■ **What this task involves**:
Please reproduce verbatim the lines below, from the first through the one with "parameter int WINDOW_SIZE".

■ **Provided information**:
--- /design/flow/run.sh ---
#!/bin/bash
# OpenROAD 26Q1-2900-gdf79404cd8, Yosys 0.63+post, stock flow scripts
make -C /OpenROAD-flow-scripts/flow DESIGN_CONFIG=/design/flow/config.mk WORK_HOME=/design/flow/orfs finish
--- /design/flow/config.mk ---
export PLATFORM = sky130hd
export DESIGN_NAME = conv2d_axi_interface
export DESIGN_NICKNAME = conv2d_axi_interface
export VERILOG_FILES = /design/flow/design.v
export SDC_FILE = /design/flow/constraint.sdc
export NUM_CORES = 4
export LEC_CHECK = 1
export CORE_AREA = 10 10 227 227
export DIE_AREA = 0 0 237 237
--- /design/flow/constraint.sdc ---
current_design conv2d_axi_interface

set clk_period 1.5
set clk_io_pct 0.2

create_clock -name clk0 -period $clk_period [get_ports {clk}]

set non_clock_inputs [all_inputs -no_clocks]
set_input_delay [expr $clk_period * $clk_io_pct] -clock clk0 $non_clock_inputs
set_output_delay [expr $clk_period * $clk_io_pct] -clock clk0 [all_outputs]
--- /design/flow/design.v ---
`timescale 1ns/1ps
parameter int WIDTH           = 8;
parameter int HEIGHT          = 8;
parameter int CHANNELS        = 3;
parameter int WINDOW_SIZE     = 3;
parameter int WINDOW_ELEMS    = WINDOW_SIZE*WINDOW_SIZE;  
parameter int PIXEL_WIDTH     = 8;    
parameter int PACKED_PIXEL_W   = PIXEL_WIDTH*CHANNELS;  
parameter int WINDOW_PACKED_W  = WINDOW_ELEMS*CHANNELS*PIXEL_WIDTH;  
parameter int NUM_OUT_CHANNELS = 16;
parameter int WEIGHT_ELEMS      = WINDOW_ELEMS*CHANNELS;  
parameter int WEIGHTS_PER_CH_W  = WEIGHT_ELEMS*8;  
parameter int BIAS_WIDTH        = 16;
parameter int ACC_WIDTH         = 16;
module conv2d_axi_interface #(
    parameter int DATA_WIDTH = 64,
    parameter int ADDR_WIDTH = 10
) (
    input  logic                 clk,
    input  logic                 rst_n,
    input  logic [DATA_WIDTH-1:0] in_data,
    input  logic                 in_valid,
    input  logic                 out_ready,
    input  logic [128-1:0]       out_px_vec_q,
    output logic [128-1:0]       out_data,
    output logic                 out_valid,
    output logic [PACKED_PIXEL_W-1:0] out_pixel,  
    output logic                      out_pixel_valid
);
assign out_pixel = in_data[PACKED_PIXEL_W-1:0];
assign out_pixel_valid = in_valid;
always_ff @(posedge clk or negedge rst_n) begin
    if (!rst_n) begin
        out_data <= '0;
        out_valid <= 1'b0;
    end else begin
        if (out_ready) begin
            out_data <= out_px_vec_q;
            out_valid <= 1'b1;
        end else begin
            out_valid <= 1'b0;
        end
    end
end
endmodule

■ **Exercise result**:
--- /design/flow/run.sh ---
#!/bin/bash
# OpenROAD 26Q1-2900-gdf79404cd8, Yosys 0.63+post, stock flow scripts
make -C /OpenROAD-flow-scripts/flow DESIGN_CONFIG=/design/flow/config.mk WORK_HOME=/design/flow/orfs finish
--- /design/flow/config.mk ---
export PLATFORM = sky130hd
export DESIGN_NAME = conv2d_axi_interface
export DESIGN_NICKNAME = conv2d_axi_interface
export VERILOG_FILES = /design/flow/design.v
export SDC_FILE = /design/flow/constraint.sdc
export NUM_CORES = 4
export LEC_CHECK = 1
export CORE_AREA = 10 10 227 227
export DIE_AREA = 0 0 237 237
--- /design/flow/constraint.sdc ---
current_design conv2d_axi_interface

set clk_period 1.5
set clk_io_pct 0.2

create_clock -name clk0 -period $clk_period [get_ports {clk}]

set non_clock_inputs [all_inputs -no_clocks]
set_input_delay [expr $clk_period * $clk_io_pct] -clock clk0 $non_clock_inputs
set_output_delay [expr $clk_period * $clk_io_pct] -clock clk0 [all_outputs]
--- /design/flow/design.v ---
`timescale 1ns/1ps
parameter int WIDTH           = 8;
parameter int HEIGHT          = 8;
parameter int CHANNELS        = 3;
parameter int WINDOW_SIZE     = 3;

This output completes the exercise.